In a world where I’ve been skeptical of the tools that she’s always embraced, struggled with a fixed mindset to her having always believed in growth, and wired to more external motivation versus the way she’s always had this fire burning in her belly. Was there a possibility of me writing my stories through this lens in a way that helps people who might identify with some of my challenges, thinking and wiring? Absolutely.
I made a list of all the lies that had been in my way. Lies like “I have to have it all together,” and “A drink will make this better,” and “Everyone’s thinking about what I’m doing,” and “I can achieve balance if I work hard enough.” And it turned out that not only were these lies things that people wired like me believe — these were lies that everyone believed. Women and men. Old and young. Working in the house and out. These were universal blocks.
As I sat down to tell my stories, there was only one question left, “how honest should I be?” It was only 18 months earlier that the early draft of Girl, Wash Your Face threw me into panic, but now the evidence of the way her stories connected gave an answer that was all too clear. You gotta be honest. Really honest. Uncomfortably, honest in a way that triggers all of your insecurities as an author and human and provokes some shame and is really hard until… it’s read. Until it finds its way into the hands of the reader who in seeing their story in mine feels seen.

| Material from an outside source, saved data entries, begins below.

==> src/rtl/modclk_pkg.sv <==
package modclk_pkg;

  localparam int unsigned OFS_FUNC  = 0;
  localparam int unsigned OFS_IFACE = 4;

  typedef enum logic [1:0] {
    SEL_NONE  = 2'd0,
    SEL_FUNC  = 2'd1,
    SEL_IFACE = 2'd2
  } reg_sel_e;

endpackage

==> src/rtl/modclk_rst_sync.sv <==
module modclk_rst_sync #(
  parameter int STAGES = 2
) (
  input  logic clk,
  input  logic rst_n,
  output logic rst_n_sync
);

  logic [STAGES-1:0] chain_q;
  logic [STAGES-1:0] chain_d;

  always_comb begin
    chain_d = {chain_q[STAGES-2:0], 1'b1};
  end

  always_ff @(posedge clk or negedge rst_n) begin
    if (!rst_n) begin
      chain_q <= '0;
    end else begin
      chain_q <= chain_d;
    end
  end

  assign rst_n_sync = chain_q[STAGES-1];

endmodule

==> src/rtl/modclk_regs.sv <==
module modclk_regs
  import modclk_pkg::*;
#(
  parameter int NUM_MOD = 8,
  parameter int NUM_HW  = 2,
  parameter int ADDR_W  = 4,
  parameter int BUS_W   = 32
) (
  input  logic               clk,
  input  logic               rst_n,
  input  logic               bus_sel,
  input  logic               bus_wr,
  input  logic [ADDR_W-1:0]  bus_addr,
  input  logic [BUS_W-1:0]   bus_wdata,
  input  logic [NUM_MOD-1:0] f_state_i,
  input  logic [NUM_MOD-1:0] i_state_i,
  output logic [NUM_MOD-1:0] f_sw_eff_o,
  output logic [NUM_MOD-1:0] i_sw_eff_o,
  output logic [BUS_W-1:0]   bus_rdata
);

  localparam logic [NUM_MOD-1:0] HW_MASK = NUM_MOD'((1 << NUM_HW) - 1);
  localparam logic [NUM_MOD-1:0] SW_MASK = ~HW_MASK;
  localparam int                 PAD_W   = BUS_W - NUM_MOD;

  reg_sel_e            sel;
  logic                wr_f, wr_i, rd_en;
  logic [NUM_MOD-1:0]  f_sw_q, f_sw_d;
  logic [NUM_MOD-1:0]  i_sw_q, i_sw_d;
  logic [NUM_MOD-1:0]  rd_field;
  logic [BUS_W-1:0]    rdata_q, rdata_d;
  logic                unused_wdata_hi;

  assign unused_wdata_hi = ^bus_wdata[BUS_W-1:NUM_MOD];

  // address decode
  always_comb begin
    if (bus_addr == ADDR_W'(OFS_FUNC)) begin
      sel = SEL_FUNC;
    end else if (bus_addr == ADDR_W'(OFS_IFACE)) begin
      sel = SEL_IFACE;
    end else begin
      sel = SEL_NONE;
    end
  end

  assign wr_f  = bus_sel && bus_wr && (sel == SEL_FUNC);
  assign wr_i  = bus_sel && bus_wr && (sel == SEL_IFACE);
  assign rd_en = bus_sel && !bus_wr;

  // next state with write bypass so a set bit acts at the write edge
  always_comb begin
    f_sw_d = wr_f ? (bus_wdata[NUM_MOD-1:0] & SW_MASK) : f_sw_q;
    i_sw_d = wr_i ? (bus_wdata[NUM_MOD-1:0] & SW_MASK) : i_sw_q;
  end

  assign f_sw_eff_o = f_sw_d;
  assign i_sw_eff_o = i_sw_d;

  // read path: software bits where writable, gate state elsewhere
  always_comb begin
    unique case (sel)
      SEL_FUNC:  rd_field = (f_sw_q & SW_MASK) | (f_state_i & HW_MASK);
      SEL_IFACE: rd_field = (i_sw_q & SW_MASK) | (i_state_i & HW_MASK);
      default:   rd_field = '0;
    endcase
    rdata_d = {{PAD_W{1'b0}}, rd_field};
  end

  always_ff @(posedge clk or negedge rst_n) begin
    if (!rst_n) begin
      f_sw_q <= '0;
    end else if (wr_f) begin
      f_sw_q <= f_sw_d;
    end
  end

  always_ff @(posedge clk or negedge rst_n) begin
    if (!rst_n) begin
      i_sw_q <= '0;
    end else if (wr_i) begin
      i_sw_q <= i_sw_d;
    end
  end

  always_ff @(posedge clk or negedge rst_n) begin
    if (!rst_n) begin
      rdata_q <= '0;
    end else if (rd_en) begin
      rdata_q <= rdata_d;
    end
  end

  assign bus_rdata = rdata_q;

  assert_indep_iface_R1: assert property (@(posedge clk) disable iff (!rst_n)
    wr_f |=> $stable(i_sw_q));
  assert_indep_func_R1: assert property (@(posedge clk) disable iff (!rst_n)
    wr_i |=> $stable(f_sw_q));
  assert_unmapped_zero_R9: assert property (@(posedge clk) disable iff (!rst_n)
    (rd_en && (sel == SEL_NONE)) |=> (bus_rdata == '0));
  assert_no_read_hold_R9: assert property (@(posedge clk) disable iff (!rst_n)
    !rd_en |=> $stable(bus_rdata));

endmodule

==> src/rtl/modclk_lane.sv <==
module modclk_lane #(
  parameter bit HW_MANAGED = 1'b0,
  parameter int FPM        = 2
) (
  input  logic           clk,
  input  logic           rst_n,
  input  logic           f_sw_i,
  input  logic           i_sw_i,
  input  logic           fclk_req_i,
  input  logic           iclk_req_i,
  input  logic           wake_i,
  output logic [FPM-1:0] fclk_en_o,
  output logic           iclk_en_o,
  output logic           idle_o
);

  localparam logic RST_ON = HW_MANAGED;

  logic           f_next, i_next;
  logic [FPM-1:0] f_q;
  logic           i_q;

  always_comb begin
    f_next = f_sw_i | fclk_req_i | wake_i;
    i_next = i_sw_i | iclk_req_i;
  end

  // one flop per functional copy, each near its gating cell
  for (genvar k = 0; k < FPM; k++) begin : g_fcopy
    always_ff @(posedge clk or negedge rst_n) begin
      if (!rst_n) begin
        f_q[k] <= RST_ON;
      end else begin
        f_q[k] <= f_next;
      end
    end
  end

  always_ff @(posedge clk or negedge rst_n) begin
    if (!rst_n) begin
      i_q <= RST_ON;
    end else begin
      i_q <= i_next;
    end
  end

  assign fclk_en_o = f_q;
  assign iclk_en_o = i_q;
  assign idle_o    = ~i_q;

  assert_set_immediate_R2: assert property (@(posedge clk) disable iff (!rst_n)
    f_sw_i |=> f_q[0]);
  assert_req_holds_R3: assert property (@(posedge clk) disable iff (!rst_n)
    fclk_req_i |=> f_q[0]);
  assert_clear_stops_R3: assert property (@(posedge clk) disable iff (!rst_n)
    (!f_sw_i && !fclk_req_i && !wake_i) |=> !f_q[0]);
  assert_wake_restart_R4: assert property (@(posedge clk) disable iff (!rst_n)
    wake_i |=> f_q[0]);
  assert_iclk_on_R10: assert property (@(posedge clk) disable iff (!rst_n)
    (i_sw_i || iclk_req_i) |=> iclk_en_o);
  assert_iclk_off_R10: assert property (@(posedge clk) disable iff (!rst_n)
    (!i_sw_i && !iclk_req_i) |=> !iclk_en_o);

endmodule

==> src/rtl/modclk_enable_ctrl.sv <==
module modclk_enable_ctrl
  import modclk_pkg::*;
#(
  parameter int NUM_MOD      = 8,
  parameter int NUM_HW       = 2,
  parameter int FCLK_PER_MOD = 2,
  parameter int ADDR_W       = 4,
  parameter int BUS_W        = 32,
  parameter int SYNC_STAGES  = 2
) (
  input  logic                            clk,
  input  logic                            rst_n,
  input  logic                            bus_sel,
  input  logic                            bus_wr,
  input  logic [ADDR_W-1:0]               bus_addr,
  input  logic [BUS_W-1:0]                bus_wdata,
  output logic [BUS_W-1:0]                bus_rdata,
  input  logic [NUM_MOD-1:0]              fclk_req,
  input  logic [NUM_MOD-1:0]              iclk_req,
  input  logic [NUM_MOD-1:0]              wakeup,
  output logic [NUM_MOD*FCLK_PER_MOD-1:0] fclk_en,
  output logic [NUM_MOD-1:0]              iclk_en,
  output logic [NUM_MOD-1:0]              iface_idle
);

  logic               rst_n_s;
  logic [NUM_MOD-1:0] f_sw_eff, i_sw_eff;
  logic [NUM_MOD-1:0] f_state;

  modclk_rst_sync #(.STAGES(SYNC_STAGES)) u_rst (
    .clk        (clk),
    .rst_n      (rst_n),
    .rst_n_sync (rst_n_s)
  );

  modclk_regs #(
    .NUM_MOD (NUM_MOD),
    .NUM_HW  (NUM_HW),
    .ADDR_W  (ADDR_W),
    .BUS_W   (BUS_W)
  ) u_regs (
    .clk        (clk),
    .rst_n      (rst_n_s),
    .bus_sel    (bus_sel),
    .bus_wr     (bus_wr),
    .bus_addr   (bus_addr),
    .bus_wdata  (bus_wdata),
    .f_state_i  (f_state),
    .i_state_i  (iclk_en),
    .f_sw_eff_o (f_sw_eff),
    .i_sw_eff_o (i_sw_eff),
    .bus_rdata  (bus_rdata)
  );

  for (genvar m = 0; m < NUM_MOD; m++) begin : g_mod
    modclk_lane #(
      .HW_MANAGED (m < NUM_HW),
      .FPM        (FCLK_PER_MOD)
    ) u_lane (
      .clk        (clk),
      .rst_n      (rst_n_s),
      .f_sw_i     (f_sw_eff[m]),
      .i_sw_i     (i_sw_eff[m]),
      .fclk_req_i (fclk_req[m]),
      .iclk_req_i (iclk_req[m]),
      .wake_i     (wakeup[m]),
      .fclk_en_o  (fclk_en[m*FCLK_PER_MOD +: FCLK_PER_MOD]),
      .iclk_en_o  (iclk_en[m]),
      .idle_o     (iface_idle[m])
    );

    assign f_state[m] = fclk_en[m*FCLK_PER_MOD];

    for (genvar k = 1; k < FCLK_PER_MOD; k++) begin : g_fan
      assert_copies_match_R7: assert property (@(posedge clk) disable iff (!rst_n_s)
        fclk_en[m*FCLK_PER_MOD+k] == fclk_en[m*FCLK_PER_MOD]);
    end

    if (m < NUM_HW) begin : g_hw_chk
      assert_hw_only_off_R5: assert property (@(posedge clk) disable iff (!rst_n_s)
        (!fclk_req[m] && !wakeup[m]) |=> !fclk_en[m*FCLK_PER_MOD]);
      assert_hw_iface_off_R5: assert property (@(posedge clk) disable iff (!rst_n_s)
        !iclk_req[m] |=> !iclk_en[m]);
    end
  end

endmodule

==> config.mk <==
export PLATFORM = sky130hd
export DESIGN_NAME = modclk_enable_ctrl
export DESIGN_NICKNAME = d
export VERILOG_FILES = /design/src/rtl/modclk_pkg.sv /design/src/rtl/modclk_rst_sync.sv /design/src/rtl/modclk_regs.sv /design/src/rtl/modclk_lane.sv /design/src/rtl/modclk_enable_ctrl.sv
export SDC_FILE = /design/constraint.sdc
export NUM_CORES = 1
export LEC_CHECK = 0
export BUFFER_PORTS_ARGS = -buffer_cell sky130_fd_sc_hd__buf_2
export CAP_MARGIN = 20
export CORE_MARGIN = 3
export CORE_UTILIZATION = 46
export CTS_CLUSTER_DIAMETER = 100
export CTS_CLUSTER_SIZE = 30
export DETAILED_ROUTE_END_ITERATION = 10
export PLACE_DENSITY = 0.85
export SKIP_LAST_GASP = 1
export SLEW_MARGIN = 20
export SYNTH_ARGS = -nofsm -noshare
export SYNTH_HDL_FRONTEND = slang
export SYNTH_SLANG_ARGS = --single-unit
==> constraint.sdc <==
create_clock -name clk -period 1.8 [get_ports clk]
set_input_delay 0.36 -clock clk [delete_from_list [all_inputs] [get_ports clk]]
set_output_delay 0.36 -clock clk [all_outputs]
set_load 0.02 [all_outputs]
==> results of run 1 <==
[power breakdown]
group | switching (mW) | total, mW | internal [mW]
logic | 0.262 | 0.413 | 0.152
registers | 0.0571 | 1.09 | 1.04
clock network | 0.317 | 0.589 | 0.272
total | 0.636 | 2.10 | 1.46
[worst max-delay path: stages]
cell	delay, ns
buf_2	0.13
nor4b_4	0.31
nand3_2	0.32
a221o_1	0.46
[layout make-up]
type	count	area share
sequential	42	0.4502
timing repair buffer	84	0.1875
clock inverter	3	0.009057
multi-input combinational	108	0.2845
inverter	8	0.01279
clock buffer	5	0.02930
tap	50	0.02664
[registers in the layout, indices dropped and copies added, names as in the netlist]
register	flops
g_mod.u_lane.iclk_en_o	8
g_mod.u_lane.fclk_en_o	8
u_regs.i_sw_q	8
u_regs.f_sw_q	8
u_rst.chain_q	2
u_regs.bus_rdata	8
[cell usage in the layout, fill, tap and decap left out, drive strengths merged]
cell type / count
a22o: 6
clkinv: 2
a221o: 13
conb: 25
nand3: 11
dfstp: 4
nor4b: 1
dlygate4sd3: 1
and2: 4
nor2: 7
nand2: 14
nor4: 1
inv: 8
clkinvlp: 1
nor2b: 1
buf: 83
a21o: 2
or4: 1
clkbuf: 5
a211o: 2
nand2b: 1
o21ai: 6
and3: 13
dfrtp: 38
[timing repair]
item,4_1_cts,5_1_grt
setup endpoints to repair,0,0
setup buffers,0,0
hold buffers,1,0
hold endpoints to repair,2,0
[metal layers]
layer  global-route usage  up-vias  share of wire
li1                     -      700              -
met1               0.1989      703           0.39
met2               0.2771       59           0.52
met3              0.04545        8          0.073
met4              0.06148        0          0.013
met5                    0        -              0
[cell families (layout without fill, tap and decap cells)]
| family | count (synthesis) | after routing | share of synthesized area |
|---|---|---|---|
| AO/OA/AOI/OAI | 29 | 29 | 0.1199 |
| flip-flops | 42 | 42 | 0.5109 |
| other | 2 | 25 | 0.003633 |
| AND/OR/NAND/NOR | 54 | 54 | 0.1580 |
| buffers and inverters | 63 | 100 | 0.2076 |
[per-stage QoR]
| stage | power [mW] | cells | cell area [sq um] |
|---|---|---|---|
| final | 2.097 | 300 | 2349 |
| after global routing | 2.210 | 300 | 2349 |
| after CTS | 2.116 | 300 | 2349 |
| after detailed placement | 1.527 | 291 | 2248 |
| after global placement | 1.514 | 291 | 2248 |
| after floorplan | 1.476 | 213 | 2153 |
[worst max path at each step]
stage | from | end | depth (start not counted)
global route | bus_addr[3] | g_mod[6].u_lane.iclk_en_o | 4
CTS | bus_addr[3] | g_mod[6].u_lane.iclk_en_o | 4
finish | bus_addr[3] | g_mod[6].u_lane.iclk_en_o | 4
global placement | bus_addr[3] | g_mod[3].u_lane.iclk_en_o | 4
detailed placement | bus_addr[3] | g_mod[6].u_lane.iclk_en_o | 4
floorplan | bus_addr[2] | g_mod[2].u_lane.fclk_en_o[0] | 4
==> results.md, run 1 <==
* Slew Viols, Final at 0
* Fillers at 381
* Setup slack at placement at 0.09487 ns
* Layout Utilization at 0.5628
* Number of synthesized flops with an enable pin at 0
* Max Clock Skew at 0.007805 ns
* Rel. slew slack at 0.6169
* Worst Setup Path Type: input pin to flop
* Via count at 1470
* Setup TNS at 0 ns
* Largest cells by area after synthesis: dfrtp_1, buf_4, a221o_1, dfstp_2, and3_1
* Largest net degree at the start of global routing at 21
* Crit Path Max Fanout at 16
* Drt drc at 0
* Initial antenna violation count at 0
* Number of I/O pins at 128
* Later-pin clock latency in the skew report at 0.29 ns
* FF-to-FF setup slack at 0.86 ns
* Mapped Area at 2067 sq um
* Status: finished clean
* WP data arrival at 1.58 ns
* Top post-synthesis cells by count: buf_4, dfrtp_1, nand2_1
* Area added between synthesis and finish at 13.62%
* FP Rows at 23
* Post-synthesis cell count at 190
* Drt total wl at 4277 um
* Synth Area per Inst at 10.88 sq um
* Top cell type's share of synthesized area at 0.4600
* Core box area at 4173 sq um
* DPL Wire Length at 3359 um
* Setup Viol. Count Final at 0
* Vias/cell at 4.900
* Actual slew at the worst max-slew pin at 0.5735 ns
* Sequential area share after synthesis at 0.5109
* Period utilization at 0.7846
* Number of port buffers at 77
* Total GRT Usage at 0.1642
* Reg-to-reg startpoint: u_regs.i_sw_q[6]
* Global placement routability congestion at 0.7456
* Main synth FF type: dfrtp_1
* Reg area at 1057 sq um
* Initial core utilization at 0.4954
* Share of layout cells above drive strength 1 at 0.4080
* CTS tree: built
* Worst setup EP type: flop
* Die Y at 73.04 um
* Critical path launch point type: input pin
* Wire length per cell at 14.26 um
* MaxCap Viol Count at 0
* CP required at 1.97 ns
* Clk slew on worst S/H paths at 0.08 ns
* Min Tclk post-route at 1.412 ns
* Fin worst setup slack at 0.3876 ns
* CTS HTree Levels at 2
* 1st-iter DRT viols at 86
* Library cells used by synthesis at 26
* Congestion Overflow GR at 0
* Yosys reg bits at 42
* Ys async rst share at 1.000
* Max IR drop VDD at 0.4239 mV
* Count leader, synth: buf_4
* Routed Antenna Nets at 0
* Hold Violations, Final at 0
* Final hold slack at 0.1645 ns
* Worst min path class: flop to asynchronous set/reset pin
* Reg2Reg Capture Point: u_regs.bus_rdata[6]
* Final nets at 313
* Leak at 1.307 nW
* Clk sink count at 42
* Die area at 5334 sq um
* First-pass GRT wire length at 6706 um
* Reg2reg path depth at 2
* Dominant cell type by area after synthesis: dfrtp_1
* Number of antenna diodes at 0
* RSZ-0062 raised after global routing: no
* Chip Width at 73.04 um
* Ys Warns at 0
* Fmax achieved at 0.7080 GHz
* Multi-input gate area at 668.1 sq um
* Drt pass-1 iters at 4
* Cell Pwr Density at 892.8 nW/um^2
* Clock Tree Buf Depth at 2
* Quantity of gates resized following cts at 0
* Clk Tree Root Cell: clkbuf_8
* Total CTS buffers at 5
* Vias in the first global route at 1414
Note: power is estimated with default switching activity, not from simulation.
==> run 2, diff against run 1 <==
--- a/config.mk
+++ b/config.mk
@@ -8,11 +8,11 @@
 export BUFFER_PORTS_ARGS = -buffer_cell sky130_fd_sc_hd__buf_2
 export CAP_MARGIN = 20
 export CORE_MARGIN = 3
-export CORE_UTILIZATION = 46
+export CORE_UTILIZATION = 43
 export CTS_CLUSTER_DIAMETER = 100
 export CTS_CLUSTER_SIZE = 30
 export DETAILED_ROUTE_END_ITERATION = 10
-export PLACE_DENSITY = 0.85
+export PLACE_DENSITY = 0.8
 export SKIP_LAST_GASP = 1
 export SLEW_MARGIN = 20
 export SYNTH_ARGS = -nofsm -noshare
==> constraint.sdc (replaced) <==
create_clock -name clk -period 1.3 [get_ports clk]
set_input_delay 0.26 -clock clk [delete_from_list [all_inputs] [get_ports clk]]
set_output_delay 0.26 -clock clk [all_outputs]
set_load 0.02 [all_outputs]
==> results.md, run 2 (same netlist as run 1, synthesis figures left out) <==
* CTS tree: built (unchanged)
* Initial antenna violation count at 0 (unchanged)
* Global placement routability congestion at 0.7889 (was 0.7456)
* Slew Viols, Final at 0 (unchanged)
* Later-pin clock latency in the skew report at 0.30 ns (was 0.29 ns)
* Core box area at 4504 sq um (was 4173 sq um)
* Area added between synthesis and finish at 20.88% (was 13.62%)
* CP required at 1.04 ns (was 1.97 ns)
* Fin worst setup slack at 0.02137 ns (was 0.3876 ns)
* Via count at 1491 (was 1470)
* Period utilization at 0.9836
* Cell Pwr Density at 1350 nW/um^2 (was 892.8 nW/um^2)
* Final hold slack at 0.1458 ns (was 0.1645 ns)
* Die Y at 75.33 um (was 73.04 um)
* DPL Wire Length at 3292 um (was 3359 um)
* First-pass GRT wire length at 6479 um (was 6706 um)
* Actual slew at the worst max-slew pin at 0.5434 ns (was 0.5735 ns)
* Congestion Overflow GR at 0 (unchanged)
* Clk Tree Root Cell: clkbuf_8 (unchanged)
* Total Power at 3.373 mW (was 2.097 mW)
* Total CTS buffers at 5 (unchanged)
* Clock Tree Buf Depth at 2 (unchanged)
* Drt pass-1 iters at 4 (unchanged)
* Max Clock Skew at 0.01202 ns (was 0.007805 ns)
* Hold Violations, Final at 0 (unchanged)
* Clk slew on worst S/H paths at 0.07 ns (was 0.08 ns)
* Setup slack at placement at -0.2268 ns (was 0.09487 ns)
* Most common cell after layout, fill and taps aside: buf_2 (unchanged)
* Placed instance count at 300 (was 291)
* Chip Width at 75.33 um (was 73.04 um)
* Max IR drop VDD at 1.022 mV (was 0.4239 mV)
* Total GRT Usage at 0.1539 (was 0.1642)
* # Post-CTS Setup Buffers at 0 (unchanged)
* WP data arrival at 1.02 ns (was 1.58 ns)
* Number of port buffers at 77 (unchanged)
* Die area at 5675 sq um (was 5334 sq um)
* Rel. slew slack at 0.6370 (was 0.6169)
* Worst setup EP type: output pin (was flop)
* Min Tclk post-route at 1.279 ns
* Number of I/O pins at 128 (unchanged)
* CTS HTree Levels at 2 (unchanged)
* Vias in the first global route at 1401 (was 1414)
* Share of layout cells above drive strength 1 at 0.4241 (was 0.4080)
* Crit Path Max Fanout at 3 (was 16)
* Drt drc at 0 (unchanged)
* Clk sink count at 42 (unchanged)
* Vias/cell at 4.825 (was 4.900)
* Most frequent cells in the layout: buf_2, dfrtp_1, conb_1 (unchanged)
* Routed Antenna Nets at 0 (unchanged)
* Wire length per cell at 13.40 um (was 14.26 um)
* 1st-iter DRT viols at 102 (was 86)
* Worst min path class: input pin to flop (was flop to asynchronous set/reset pin)
* Layout Utilization at 0.5547 (was 0.5628)
* FP Rows at 24 (was 23)
* Leak at 1.384 nW (was 1.307 nW)
* Final nets at 320 (was 313)
* Drt total wl at 4141 um (was 4277 um)
* Critical path launch point type: flop (was input pin)
* RSZ-0062 raised after global routing: yes (was no)
* Setup Viol. Count Final at 0 (unchanged)
* Initial core utilization at 0.4589 (was 0.4954)
* Largest net degree at the start of global routing at 27 (was 21)
* Fmax achieved at 0.7821 GHz
* Worst Setup Path Type: flop to output pin (was input pin to flop)
* Layout Cells excl Fill at 309 (was 300)
* Status: finished clean (unchanged)
* MaxCap Viol Count at 0 (unchanged)
* Number of antenna diodes at 0 (unchanged)
[run 2: changes by cell type in the layout (fill, tap and decap cells not counted), sizes merged]
cell and delta:
clkbuf +1, bufinv +2, buf +7, clkinv -2
clkinvlp -1
[run 2: area by class of cell]
type | instances | area (sq um)
well taps | 52 | 65.06
multi-input cells | 108 | 668.1
repair buffers | 91 | 535.5
fillers | 397 | 2006
flip-flops and latches | 42 | 1057
inverters | 8 | 30.03
clock inverters | 2 | 60.06
clock buffers | 6 | 82.58
[run 2: metal layers]
layer | GRT usage | vias to the layer above | part of all wire | routed length, um
li1 | - | 710 | - | -
met1 | 0.1814 | 708 | 0.38 | 1581
met2 | 0.2685 | 64 | 0.53 | 2206
met3 | 0.04354 | 9 | 0.068 | 283
met4 | 0.05437 | 0 | 0.017 | 69
met5 | 0 | - | 0 | 0
[run 2: timing repair]
| action | CTS | global route |
|---|---|---|
| hold endpoints to repair | 2 | 0 |
| gates resized for setup | 0 | 6 |
| hold buffers | 1 | 0 |
| setup endpoints to repair | 0 | 4 |
[run 2: stage by stage]
stage / instance area (sq um) / TNS (ns)
after floorplan: 2153 / 0
after global placement: 2328 / -5.345
after detailed placement: 2328 / -6.233
after CTS: 2481 / 0
after global routing: 2499 / -0.009834
final: 2499 / 0
[run 2: worst paths after layout]
| check | from | to | slack, ns | cells past startpoint |
|---|---|---|---|---|
| max | g_mod[0].u_lane.iclk_en_o | iface_idle[0] | 0.02 | 2 |
| min | iclk_req[1] | g_mod[1].u_lane.iclk_en_o | 0.15 | 2 |
| max reg2reg | u_regs.i_sw_q[5] | u_regs.bus_rdata[5] | 0.35 | 2 |
| min reg2reg | u_rst.chain_q[1] | u_regs.i_sw_q[4] | 0.16 | 0 |
| max in group asynchronous | u_rst.chain_q[1] | g_mod[1].u_lane.iclk_en_o | 0.61 | 1 |
| min in group asynchronous | u_rst.chain_q[1] | u_regs.i_sw_q[4] | 0.16 | 0 |
[run 2: critical path: stages, from the launching register on]
cell	delay, ns
dfstp_2	0.54
inv_1	0.06
buf_6	0.13
[run 2: power breakdown]
part / leakage, nW / switching, mW / internal, mW / total [mW]
clock network: 0.0714 / 0.438 / 0.819 / 1.26
logic: 0.799 / 0.364 / 0.235 / 0.599
registers: 0.514 / 0.0807 / 1.44 / 1.52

Writing this book is the single hardest thing I’ve ever done, in part because of how I chose to model Rachel’s brave first steps and own my struggle. In bearing where I’ve really been and what it took to get there, not only do I know it’s going to be an incredible tool for the reader, but I also know it’s given me an incredible gift in taking ownership of my journey and pride for all the progress I’ve made.
Get Out of Your Own Way: A Skeptic’s Guide to Growth and Fulfillment is a mix of funny, raw and challenging tools that will have you both seeing yourself in my story while being afforded a map on how to get out of and stay out of your own way. It’s the greatest achievement of my entire career and I cannot wait for you to read it.